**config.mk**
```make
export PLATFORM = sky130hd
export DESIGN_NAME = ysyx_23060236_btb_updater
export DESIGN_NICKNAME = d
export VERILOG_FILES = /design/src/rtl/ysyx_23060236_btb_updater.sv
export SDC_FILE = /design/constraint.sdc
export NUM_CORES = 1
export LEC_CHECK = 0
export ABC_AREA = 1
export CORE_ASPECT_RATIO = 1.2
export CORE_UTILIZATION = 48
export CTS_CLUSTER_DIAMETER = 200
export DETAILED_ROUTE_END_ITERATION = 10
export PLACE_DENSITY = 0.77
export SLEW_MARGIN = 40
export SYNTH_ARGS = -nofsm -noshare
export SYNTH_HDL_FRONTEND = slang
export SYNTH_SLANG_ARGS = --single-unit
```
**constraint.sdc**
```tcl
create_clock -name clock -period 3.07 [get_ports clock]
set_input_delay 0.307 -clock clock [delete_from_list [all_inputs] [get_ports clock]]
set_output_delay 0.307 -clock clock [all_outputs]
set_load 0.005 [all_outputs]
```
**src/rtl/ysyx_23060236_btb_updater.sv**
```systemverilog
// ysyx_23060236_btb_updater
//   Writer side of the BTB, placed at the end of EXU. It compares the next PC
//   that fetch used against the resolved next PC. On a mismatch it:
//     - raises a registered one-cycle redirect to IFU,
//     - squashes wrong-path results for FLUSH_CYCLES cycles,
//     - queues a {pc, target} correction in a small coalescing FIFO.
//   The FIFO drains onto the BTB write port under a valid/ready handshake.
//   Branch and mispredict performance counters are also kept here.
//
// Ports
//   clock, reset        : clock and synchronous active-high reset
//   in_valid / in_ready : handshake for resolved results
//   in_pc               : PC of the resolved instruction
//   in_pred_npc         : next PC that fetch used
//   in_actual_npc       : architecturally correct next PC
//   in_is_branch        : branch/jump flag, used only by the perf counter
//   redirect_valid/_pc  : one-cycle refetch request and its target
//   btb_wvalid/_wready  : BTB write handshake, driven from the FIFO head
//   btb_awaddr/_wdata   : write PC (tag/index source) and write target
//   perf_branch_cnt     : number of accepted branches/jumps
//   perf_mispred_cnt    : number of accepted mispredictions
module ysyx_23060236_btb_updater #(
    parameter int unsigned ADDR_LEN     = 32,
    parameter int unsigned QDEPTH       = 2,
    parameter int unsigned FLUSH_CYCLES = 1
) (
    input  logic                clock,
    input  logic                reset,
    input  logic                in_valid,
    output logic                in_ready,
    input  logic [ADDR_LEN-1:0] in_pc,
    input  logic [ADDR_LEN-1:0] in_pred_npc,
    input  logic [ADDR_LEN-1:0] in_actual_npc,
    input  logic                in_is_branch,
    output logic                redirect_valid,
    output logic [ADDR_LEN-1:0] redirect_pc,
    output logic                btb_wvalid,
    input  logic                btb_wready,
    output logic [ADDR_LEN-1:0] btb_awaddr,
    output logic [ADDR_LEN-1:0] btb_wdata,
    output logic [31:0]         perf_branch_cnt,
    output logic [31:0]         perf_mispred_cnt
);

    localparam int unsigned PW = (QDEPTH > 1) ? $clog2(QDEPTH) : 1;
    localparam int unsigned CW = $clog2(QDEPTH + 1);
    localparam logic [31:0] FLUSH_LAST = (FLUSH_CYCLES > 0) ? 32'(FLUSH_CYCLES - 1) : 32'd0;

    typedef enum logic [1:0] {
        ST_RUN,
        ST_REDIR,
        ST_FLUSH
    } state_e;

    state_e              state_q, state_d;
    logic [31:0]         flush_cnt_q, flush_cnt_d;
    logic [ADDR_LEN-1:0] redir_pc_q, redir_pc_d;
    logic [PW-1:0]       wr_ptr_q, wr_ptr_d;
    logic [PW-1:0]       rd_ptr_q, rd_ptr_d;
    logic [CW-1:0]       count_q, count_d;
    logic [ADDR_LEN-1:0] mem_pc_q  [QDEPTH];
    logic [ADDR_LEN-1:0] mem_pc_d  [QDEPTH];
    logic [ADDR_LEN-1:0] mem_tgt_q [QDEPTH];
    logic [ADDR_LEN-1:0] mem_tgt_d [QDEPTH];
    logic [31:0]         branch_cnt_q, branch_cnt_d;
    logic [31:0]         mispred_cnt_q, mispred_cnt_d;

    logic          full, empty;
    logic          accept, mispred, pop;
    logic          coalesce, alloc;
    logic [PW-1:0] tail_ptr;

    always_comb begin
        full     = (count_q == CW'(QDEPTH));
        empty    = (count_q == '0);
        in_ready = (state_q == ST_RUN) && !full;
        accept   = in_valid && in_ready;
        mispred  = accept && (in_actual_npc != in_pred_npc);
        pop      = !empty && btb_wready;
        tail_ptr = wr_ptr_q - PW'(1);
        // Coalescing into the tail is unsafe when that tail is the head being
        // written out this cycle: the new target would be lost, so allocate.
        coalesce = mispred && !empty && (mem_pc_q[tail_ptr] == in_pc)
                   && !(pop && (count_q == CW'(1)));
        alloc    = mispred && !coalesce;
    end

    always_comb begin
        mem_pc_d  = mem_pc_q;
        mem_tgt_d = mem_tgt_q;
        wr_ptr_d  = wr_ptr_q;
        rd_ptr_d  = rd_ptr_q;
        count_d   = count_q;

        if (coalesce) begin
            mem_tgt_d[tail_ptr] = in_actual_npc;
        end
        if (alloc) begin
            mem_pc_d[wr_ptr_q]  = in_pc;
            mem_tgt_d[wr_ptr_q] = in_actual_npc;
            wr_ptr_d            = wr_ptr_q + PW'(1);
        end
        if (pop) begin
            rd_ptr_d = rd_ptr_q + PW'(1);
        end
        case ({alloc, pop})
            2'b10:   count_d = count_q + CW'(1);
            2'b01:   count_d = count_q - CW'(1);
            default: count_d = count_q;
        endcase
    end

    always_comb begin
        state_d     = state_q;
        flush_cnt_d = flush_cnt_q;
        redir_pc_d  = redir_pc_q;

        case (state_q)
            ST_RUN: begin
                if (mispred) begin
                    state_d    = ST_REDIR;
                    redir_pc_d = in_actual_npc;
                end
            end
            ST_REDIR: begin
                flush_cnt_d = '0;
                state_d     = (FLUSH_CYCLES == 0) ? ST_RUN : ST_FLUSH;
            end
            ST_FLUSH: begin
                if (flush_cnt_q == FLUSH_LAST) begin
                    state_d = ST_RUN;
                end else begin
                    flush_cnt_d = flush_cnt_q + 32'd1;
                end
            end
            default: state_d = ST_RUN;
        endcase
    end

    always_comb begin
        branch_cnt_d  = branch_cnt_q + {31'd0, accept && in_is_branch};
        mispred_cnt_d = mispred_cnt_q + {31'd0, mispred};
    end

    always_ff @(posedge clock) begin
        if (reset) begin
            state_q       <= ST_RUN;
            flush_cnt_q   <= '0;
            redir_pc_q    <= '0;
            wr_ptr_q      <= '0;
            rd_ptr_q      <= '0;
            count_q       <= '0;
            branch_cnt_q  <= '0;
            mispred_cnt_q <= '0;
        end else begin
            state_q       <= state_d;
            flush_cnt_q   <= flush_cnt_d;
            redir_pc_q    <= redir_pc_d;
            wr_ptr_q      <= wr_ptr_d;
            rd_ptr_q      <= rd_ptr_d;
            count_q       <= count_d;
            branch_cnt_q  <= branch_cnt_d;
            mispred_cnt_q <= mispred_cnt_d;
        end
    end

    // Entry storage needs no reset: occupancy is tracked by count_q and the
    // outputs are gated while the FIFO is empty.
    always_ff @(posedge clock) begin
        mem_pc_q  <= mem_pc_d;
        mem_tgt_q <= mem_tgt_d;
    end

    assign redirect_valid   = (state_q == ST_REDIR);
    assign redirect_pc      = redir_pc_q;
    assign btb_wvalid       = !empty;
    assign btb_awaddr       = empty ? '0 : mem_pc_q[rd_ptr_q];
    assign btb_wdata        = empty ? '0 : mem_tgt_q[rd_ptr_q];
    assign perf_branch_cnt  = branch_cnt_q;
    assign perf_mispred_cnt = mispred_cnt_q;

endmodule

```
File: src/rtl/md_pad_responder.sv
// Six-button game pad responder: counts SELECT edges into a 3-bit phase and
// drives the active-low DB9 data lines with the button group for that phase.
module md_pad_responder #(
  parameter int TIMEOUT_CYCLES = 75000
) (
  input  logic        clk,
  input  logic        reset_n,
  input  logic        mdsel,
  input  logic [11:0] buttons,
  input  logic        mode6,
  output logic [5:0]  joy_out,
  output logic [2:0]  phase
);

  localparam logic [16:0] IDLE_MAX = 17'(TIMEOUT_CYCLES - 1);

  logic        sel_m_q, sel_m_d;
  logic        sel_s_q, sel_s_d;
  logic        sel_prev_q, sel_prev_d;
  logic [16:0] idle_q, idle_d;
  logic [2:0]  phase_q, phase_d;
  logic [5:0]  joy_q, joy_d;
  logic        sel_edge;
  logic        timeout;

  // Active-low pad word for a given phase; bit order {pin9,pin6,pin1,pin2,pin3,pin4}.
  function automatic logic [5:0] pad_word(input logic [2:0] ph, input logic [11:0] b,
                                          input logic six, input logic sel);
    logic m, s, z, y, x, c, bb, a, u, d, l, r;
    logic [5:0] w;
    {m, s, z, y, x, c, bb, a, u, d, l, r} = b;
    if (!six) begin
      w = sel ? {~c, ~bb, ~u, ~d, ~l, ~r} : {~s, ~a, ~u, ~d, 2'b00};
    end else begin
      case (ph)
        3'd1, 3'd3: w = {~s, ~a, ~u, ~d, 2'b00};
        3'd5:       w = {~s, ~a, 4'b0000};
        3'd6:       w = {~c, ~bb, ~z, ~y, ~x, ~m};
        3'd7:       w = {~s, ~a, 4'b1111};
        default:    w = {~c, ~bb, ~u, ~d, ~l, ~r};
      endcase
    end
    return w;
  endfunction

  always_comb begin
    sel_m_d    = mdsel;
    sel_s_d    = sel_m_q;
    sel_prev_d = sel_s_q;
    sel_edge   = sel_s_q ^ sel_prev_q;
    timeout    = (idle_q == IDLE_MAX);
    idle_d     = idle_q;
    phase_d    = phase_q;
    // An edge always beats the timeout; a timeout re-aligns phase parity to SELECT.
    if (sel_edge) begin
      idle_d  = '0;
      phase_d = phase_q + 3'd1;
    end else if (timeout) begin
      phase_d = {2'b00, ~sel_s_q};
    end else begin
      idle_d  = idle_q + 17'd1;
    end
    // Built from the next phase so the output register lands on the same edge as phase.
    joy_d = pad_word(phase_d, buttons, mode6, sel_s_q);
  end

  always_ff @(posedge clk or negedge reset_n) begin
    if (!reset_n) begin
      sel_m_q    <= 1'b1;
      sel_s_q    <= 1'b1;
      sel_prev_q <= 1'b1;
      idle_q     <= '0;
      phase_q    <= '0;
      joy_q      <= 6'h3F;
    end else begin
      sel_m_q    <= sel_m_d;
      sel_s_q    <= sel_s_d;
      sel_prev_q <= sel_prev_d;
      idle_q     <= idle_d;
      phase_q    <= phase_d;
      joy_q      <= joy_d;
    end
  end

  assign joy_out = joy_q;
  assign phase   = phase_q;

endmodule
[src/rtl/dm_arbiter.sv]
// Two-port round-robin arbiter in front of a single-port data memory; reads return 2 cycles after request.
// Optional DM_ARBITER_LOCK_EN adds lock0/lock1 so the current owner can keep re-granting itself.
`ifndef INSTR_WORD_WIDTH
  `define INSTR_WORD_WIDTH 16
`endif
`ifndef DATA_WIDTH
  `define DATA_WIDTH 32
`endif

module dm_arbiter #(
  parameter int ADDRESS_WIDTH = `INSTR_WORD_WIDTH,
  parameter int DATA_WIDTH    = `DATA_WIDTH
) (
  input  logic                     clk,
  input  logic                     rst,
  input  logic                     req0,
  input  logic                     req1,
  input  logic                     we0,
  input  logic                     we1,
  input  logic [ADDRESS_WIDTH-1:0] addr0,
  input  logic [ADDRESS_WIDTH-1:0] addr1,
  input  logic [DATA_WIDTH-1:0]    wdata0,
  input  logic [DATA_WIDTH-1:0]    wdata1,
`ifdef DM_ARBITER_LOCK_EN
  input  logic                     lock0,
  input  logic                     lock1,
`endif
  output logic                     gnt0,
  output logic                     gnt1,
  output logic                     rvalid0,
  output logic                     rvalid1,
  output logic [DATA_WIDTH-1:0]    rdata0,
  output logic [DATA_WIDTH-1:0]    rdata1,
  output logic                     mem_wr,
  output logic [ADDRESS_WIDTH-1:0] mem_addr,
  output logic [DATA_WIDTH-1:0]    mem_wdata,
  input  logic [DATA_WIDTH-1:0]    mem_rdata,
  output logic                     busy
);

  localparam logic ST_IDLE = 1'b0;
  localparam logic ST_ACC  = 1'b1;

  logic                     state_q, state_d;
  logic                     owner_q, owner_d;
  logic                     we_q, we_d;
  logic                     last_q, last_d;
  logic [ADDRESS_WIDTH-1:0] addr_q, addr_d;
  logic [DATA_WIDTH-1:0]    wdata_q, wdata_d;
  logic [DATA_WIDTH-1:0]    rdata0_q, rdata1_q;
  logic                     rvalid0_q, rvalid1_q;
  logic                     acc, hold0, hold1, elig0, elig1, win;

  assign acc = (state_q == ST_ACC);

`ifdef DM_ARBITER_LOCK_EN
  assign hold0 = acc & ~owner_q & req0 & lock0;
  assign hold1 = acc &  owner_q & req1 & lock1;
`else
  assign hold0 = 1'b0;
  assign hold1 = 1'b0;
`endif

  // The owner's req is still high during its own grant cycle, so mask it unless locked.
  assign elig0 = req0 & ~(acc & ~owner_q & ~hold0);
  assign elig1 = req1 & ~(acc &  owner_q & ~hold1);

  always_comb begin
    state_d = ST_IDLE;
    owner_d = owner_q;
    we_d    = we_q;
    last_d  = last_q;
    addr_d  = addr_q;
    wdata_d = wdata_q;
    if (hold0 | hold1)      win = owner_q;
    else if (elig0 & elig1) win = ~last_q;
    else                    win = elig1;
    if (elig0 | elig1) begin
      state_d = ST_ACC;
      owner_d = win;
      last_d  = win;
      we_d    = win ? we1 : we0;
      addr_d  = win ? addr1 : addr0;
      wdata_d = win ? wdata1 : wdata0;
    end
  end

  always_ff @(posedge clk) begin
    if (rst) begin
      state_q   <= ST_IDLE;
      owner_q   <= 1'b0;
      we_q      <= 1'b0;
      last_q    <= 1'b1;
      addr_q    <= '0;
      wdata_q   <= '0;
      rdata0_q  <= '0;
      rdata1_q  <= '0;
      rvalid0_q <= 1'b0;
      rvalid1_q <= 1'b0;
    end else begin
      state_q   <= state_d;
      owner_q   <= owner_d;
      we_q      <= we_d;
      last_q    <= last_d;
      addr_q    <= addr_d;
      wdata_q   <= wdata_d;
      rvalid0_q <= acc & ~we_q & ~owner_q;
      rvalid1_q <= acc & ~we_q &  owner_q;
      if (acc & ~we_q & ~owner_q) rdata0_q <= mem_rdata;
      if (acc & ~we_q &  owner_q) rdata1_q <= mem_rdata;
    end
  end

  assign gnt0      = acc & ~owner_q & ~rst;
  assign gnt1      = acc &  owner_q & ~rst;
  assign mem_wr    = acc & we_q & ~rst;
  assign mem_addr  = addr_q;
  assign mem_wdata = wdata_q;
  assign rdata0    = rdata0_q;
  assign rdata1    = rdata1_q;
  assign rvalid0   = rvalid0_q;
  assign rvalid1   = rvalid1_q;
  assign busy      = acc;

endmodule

══════════

→ **EXERCISE DETAILS**: Go through the listing and copy each line that includes the string "coalesce".

→ **WRITTEN SOLUTION**:
    logic          coalesce, alloc;
        coalesce = mispred && !empty && (mem_pc_q[tail_ptr] == in_pc)
        alloc    = mispred && !coalesce;
        if (coalesce) begin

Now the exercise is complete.